Ana SayfaYazarlarDokunulmazlıkların kaldırılması (3)

Dokunulmazlıkların kaldırılması (3)

 

Bir vekilin dokunulmazlığını kaldırmak, hukuki olmaktan ziyade, siyasi bir tavırdır. Dokunulmazlıkların ele alınmasını sağlayan, hukuki gereklilikler değil, genellikle siyasi gündemin tesiridir.
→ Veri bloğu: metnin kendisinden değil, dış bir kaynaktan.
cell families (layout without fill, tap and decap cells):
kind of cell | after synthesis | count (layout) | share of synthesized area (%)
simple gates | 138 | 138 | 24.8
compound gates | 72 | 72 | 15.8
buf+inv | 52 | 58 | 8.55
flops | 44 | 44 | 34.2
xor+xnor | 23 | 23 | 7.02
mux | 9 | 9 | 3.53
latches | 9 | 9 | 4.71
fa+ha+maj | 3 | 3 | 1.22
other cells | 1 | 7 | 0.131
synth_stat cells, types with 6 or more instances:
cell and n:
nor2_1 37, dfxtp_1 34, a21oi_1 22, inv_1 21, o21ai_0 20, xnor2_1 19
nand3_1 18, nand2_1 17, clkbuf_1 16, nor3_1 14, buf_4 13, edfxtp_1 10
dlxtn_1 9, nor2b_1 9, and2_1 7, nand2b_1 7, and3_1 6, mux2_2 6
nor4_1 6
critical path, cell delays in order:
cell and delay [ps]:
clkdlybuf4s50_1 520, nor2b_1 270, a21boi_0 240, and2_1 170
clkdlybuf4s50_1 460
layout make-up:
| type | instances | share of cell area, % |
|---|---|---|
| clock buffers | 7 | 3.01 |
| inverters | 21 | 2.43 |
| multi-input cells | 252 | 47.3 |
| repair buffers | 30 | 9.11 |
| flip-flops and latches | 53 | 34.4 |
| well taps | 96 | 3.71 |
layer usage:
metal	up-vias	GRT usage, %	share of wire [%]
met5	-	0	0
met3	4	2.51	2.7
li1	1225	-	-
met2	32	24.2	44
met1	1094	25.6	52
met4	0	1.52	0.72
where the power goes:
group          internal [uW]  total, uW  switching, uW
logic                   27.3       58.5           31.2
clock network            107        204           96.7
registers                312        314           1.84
**design.v**
```verilog
package my_types;
typedef struct packed {
    reg [7:0] id;
    reg [11:0] h_total;
    reg [11:0] h_active;
    reg [11:0] h_front_porch;
    reg [11:0] h_sync;
    reg [11:0] h_back_porch;
    reg h_sync_pol;
    reg [11:0] v_active;
    reg [11:0] v_front_porch;
    reg [11:0] v_sync;
    reg [11:0] v_total_1;
    reg [11:0] v_back_porch_1;
    reg [11:0] v_pxl_offset_1;
    reg [11:0] v_total_2;
    reg [11:0] v_back_porch_2;
    reg [11:0] v_pxl_offset_2;
    reg v_sync_pol;
    reg [11:0] h_field_start;
    reg [11:0] h_field_end;
    reg [11:0] v_field1_start;
    reg [11:0] v_field1_end;
    reg [11:0] v_field2_start;
    reg [11:0] v_field2_end;
    reg [11:0] v_field3_start;
    reg [11:0] v_field3_end;
    reg [3:0] h_res_divider;
    reg [3:0] v_res_divider;
    reg [11:0] h_res_start;
    reg [3:0] h_lag_divider;
    reg [3:0] v_lag_divider;
    reg [11:0] h_lag_start;
    reg [11:0] v_lag_start;
} VideoMode;
endpackage
module lagdisplay(
    input clock,
    input [3:0] addr,
    output [WIDTH-1:0] q
);
    parameter WIDTH = 512;
    reg [WIDTH-1:0] q_reg;
    reg [WIDTH-1:0] q_reg_2;
    always @(posedge clock) begin
        case (addr)
00: q_reg <= 512'b00000000000000000000000000000000000000000000000000000000000000000000000000000000000000000000000000000000000000000000000000000000000000000000000000000000000000000000000000000000000000000000000000000000000000000000000000000000000000000000000000000000000000000000000000000000000000000000000000000000000000000000000000000000000000000000000000000000000000000000000000000000000000000000000000000000000000000000000000000000000000000000000000000000000000000000000000000000000000000000000000000000000000000000000000000000;
01: q_reg <= 512'b00000000000000000000000000000000000000000000000000000000000000000000000000000000000000000000000000000000000000000000000000000000000000000000000000000000000000000000000000000000000000000000000000000000000000000000000000000000000000000000000000000000000000000000000000000000000000000000000000000000000000000000000000000000000000000000000000000000000000000000000000000000000000000000000000000000000000000000000000000000000000000000000000000000000000000000000000000000000000000000000000000000000000000000000000000000;
02: q_reg <= 512'b01000000000000000000000000000000000100000000000000000000000000000000000000000000000000000000000000000000000000000000000000000000000100000000000000000000000000000000000000000000000000000000000000000000000000000001000000000000000000000000000000000000000000000000000000000000000000000000000000000000000000000000000000000000000000000000000000000000000000000000000000000000000000000000000000000000000000000000000000000000000000000000000000000000000000000000000000000000000000000000000000000000000000000000000000000000;
03: q_reg <= 512'b01000000000000000000000000000000000000000000000000000000000000000000000000000000000000000000000000000000000000000000000000000000000100000000000000000000000000000000000000000000000000000000000000000000000000000000000000000000000000100000000000000000000000000000000000000000000000000000000000000000000000000000000000000000000000000000001000000000000000000000000000000000000000000000000000000000000000000000000000000000000000000000000000000000000000000000000000000000000000000000000000000000000000000000000000000000;
04: q_reg <= 512'b01000000000000000000000000000000000000000000000000000000000000000000000000000000000000000000000000000000000000000000000000000000000100000000000000000000000000000000000000000000000000000000000000000000000000000000000000000000000000100000000000000000000000000000000000000000000000000000000000000000000000000000000000000000000000000000001000000000000000000000000000000000000000000000000000000000000000000000000000000000000000000000000000000000000000000000000000000000000000000000000000000000000000000000000000000000;
05: q_reg <= 512'b01000000001110000011110000000000001100000111100000000000011010000011100000000000000111000100010000011100000111000011100001111000001110000000000000000000000000000000000000000000000000000000000000000000011010000011000001111000000001000110100000111000010001000000000000000000000000000000000000000000000000000000000000000000000000000000010000000000000000000000000000000000000000000000000000000000001110000100010000111000000111000011100000111100001110000000000000000000000000000000000000000000000000000000000000000000;
06: q_reg <= 512'b01000000000001000100010000000000000100000100010000000000010101000100000000010000001000000100010000100000001000000100010001000100000100000001000000000000000000000000000000000000000000000000000000000000010101000001000001000100000001000101010000000100001010000001000000000000000000000000000000000000000000000000000000000000000000000000010000000000000000000000000000000000000000000000000000000000000001000100010001000100001000000000010001000100010001000001000000000000000000000000000000000000000000000000000000000000;
07: q_reg <= 512'b01000000000001000100010000000000000100000100010000000000010101000100000000000000001000000100010000100000001000000100010001000100000100000000000000000000001111100011111000111110000000000011111000111110010101000001000001000100000010000101010000000100001010000000000000000000001111100011111000111110000000000011111000111110000000000000100000000000001111100011111000111110000000000011111000111110000001000100010001000100001000000000010001000100010001000000000000000000001111100011111000111110000000000011111000111110;
08: q_reg <= 512'b01000000001111000100010000000000000100000100010000000000010101000011100000000000001000000100010000100000001000000111100001000100000100000000000000000000000000000000000000000000000000000000000000000000010101000001000001000100000010000101010000111100000100000000000000000000000000000000000000000000000000000000000000000000000000000000100000000000000000000000000000000000000000000000000000000000001111000100010001111000001000000011110001000100011110000000000000000000000000000000000000000000000000000000000000000000;
09: q_reg <= 512'b01000000010001000100010000000000000100000100010000000000010101000000010000000000001000000100010000100000001000000100000001000100000100000000000000000000000000000000000000000000000000000000000000000000010101000001000001000100000100000101010001000100000100000000000000000000000000000000000000000000000000000000000000000000000000000001000000000000000000000000000000000000000000000000000000000000010001000010100001000000001000000100010001000100010000000000000000000000000000000000000000000000000000000000000000000000;
10: q_reg <= 512'b01000000010001000100010000000000000100000100010000000000010101000000010000000000001000000100010000100000001000000100000001000100000100000000000000000000000000000000000000000000000000000000000000000000010101000001000001000100000100000101010001000100001010000000000000000000000000000000000000000000000000000000000000000000000000000001000000000000000000000000000000000000000000000000000000000000010001000010100001000000001000000100010001000100010000000000000000000000000000000000000000000000000000000000000000000000;
11: q_reg <= 512'b01000000010001000100010000000000000100000100010000000000010101000000010000000000001000000100010000100000001000000100000001000100000100000000000000000000000000000000000000000000000000000000000000000000010101000001000001000100001000000101010001000100001010000000000000000000000000000000000000000000000000000000000000000000000000000010000000000000000000000000000000000000000000000000000000000000010001000001000001000000001000000100010001000100010000000000000000000000000000000000000000000000000000000000000000000000;
12: q_reg <= 512'b01111110001111000011110000000000001110000100010000000000010101000111100000010000000111000011100000100000001000000011110001000100000011000001000000000000000000000000000000000000000100000000000000000000010101000011100001000100001000000101010000111100010001000001000000000000000000000000000000000000000100000000000000000000000000000010000000000000000000000000000000000000000100000000000000000000001111000001000000111100001000000011110000111100001111000001000000000000000000000000000000000000000100000000000000000000;
13: q_reg <= 512'b00000000000000000000010000000000000000000000000000000000000000000000000000000000000000000000000000000000000000000000000000000000000000000000000000000000000000000000000000000000000000000000000000000000000000000000000000000000000000000000000000000000000000000000000000000000000000000000000000000000000000000000000000000000000000000000000000000000000000000000000000000000000000000000000000000000000000000000000000000000000000000000000000000100000000000000000000000000000000000000000000000000000000000000000000000000;
14: q_reg <= 512'b00000000000000000000010000000000000000000000000000000000000000000000000000000000000000000000000000000000000000000000000000000000000000000000000000000000000000000000000000000000000000000000000000000000000000000000000000000000000000000000000000000000000000000000000000000000000000000000000000000000000000000000000000000000000000000000000000000000000000000000000000000000000000000000000000000000000000000000000000000000000000000000000000000100000000000000000000000000000000000000000000000000000000000000000000000000;
15: q_reg <= 512'b00000000000000000011100000000000000000000000000000000000000000000000000000000000000000000000000000000000000000000000000000000000000000000000000000000000000000000000000000000000000000000000000000000000000000000000000000000000000000000000000000000000000000000000000000000000000000000000000000000000000000000000000000000000000000000000000000000000000000000000000000000000000000000000000000000000000000000000000000000000000000000000000000111000000000000000000000000000000000000000000000000000000000000000000000000000;
endcase
;
        q_reg_2 <= q_reg;
    end
    assign q = q_reg_2;
endmodule 
```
Bu da tabiatıyla birtakım siyasi neticeler doğurur.

 

Türkiye’nin yakın tarihinde en sıkıntılı dokunulmazlık süreci 2 Mart 1994’te yaşandı. Emniyet güçleri Meclis’te darbe yaptılar ve henüz müzakerelerinin devam ettiği bir esnada DEP milletvekillerini yaka paça gözaltına alındılar. Dokunulmazlığı kaldırılan vekiller, on yılı aşkın bir süreyi cezaevinde geçirdiler.

 

O günlerde bu yapılanı yanlış bulan, fakat bugünlerde dokunulmazlığın hararetli savunucusuna dönüşen bir kesim var. Geçmişte bu kesim, hukuk ihlali yapılarak vekillere dokunmanın memleketin hayrına olmadığını, milli iradeye saygı gösterilmesi gerektiğini, demokrasinin bir tolerans rejimi olduğunu, halkın temsilcilerine tahammül eşiğinin çok geniş tutulması gerektiğini yazıp çiziyorlardı.

 

‘Surda gedik açmamak’

 

Hâlihazırda ise tamamen farklı bir noktalardalar. Dokunulmazlığını kaldırmanın Meclis’in namus meselesi haline geldiğini, halkın iştiyakla bunu beklediğini, dokunulmazlığa aykırı bir tavır takınanın halkın karşısına çıkamayacağını, vs. belirtiyorlar.

 

Bilmeyen de her mevzuda halkın görüşüne pek değer verdiklerini sanır. Mesela, halk dört bakanın da Yüce Divan’a gönderilmesini istiyordu. Ama şimdilerde dokunulmazlığın kaldırılmasını amansız bir şekilde savunanlar, o dönemlerde “surda gedik açmamak lazım” deyip halkın talebine kulaklarını kapatmakta bir beis görmemişlerdi.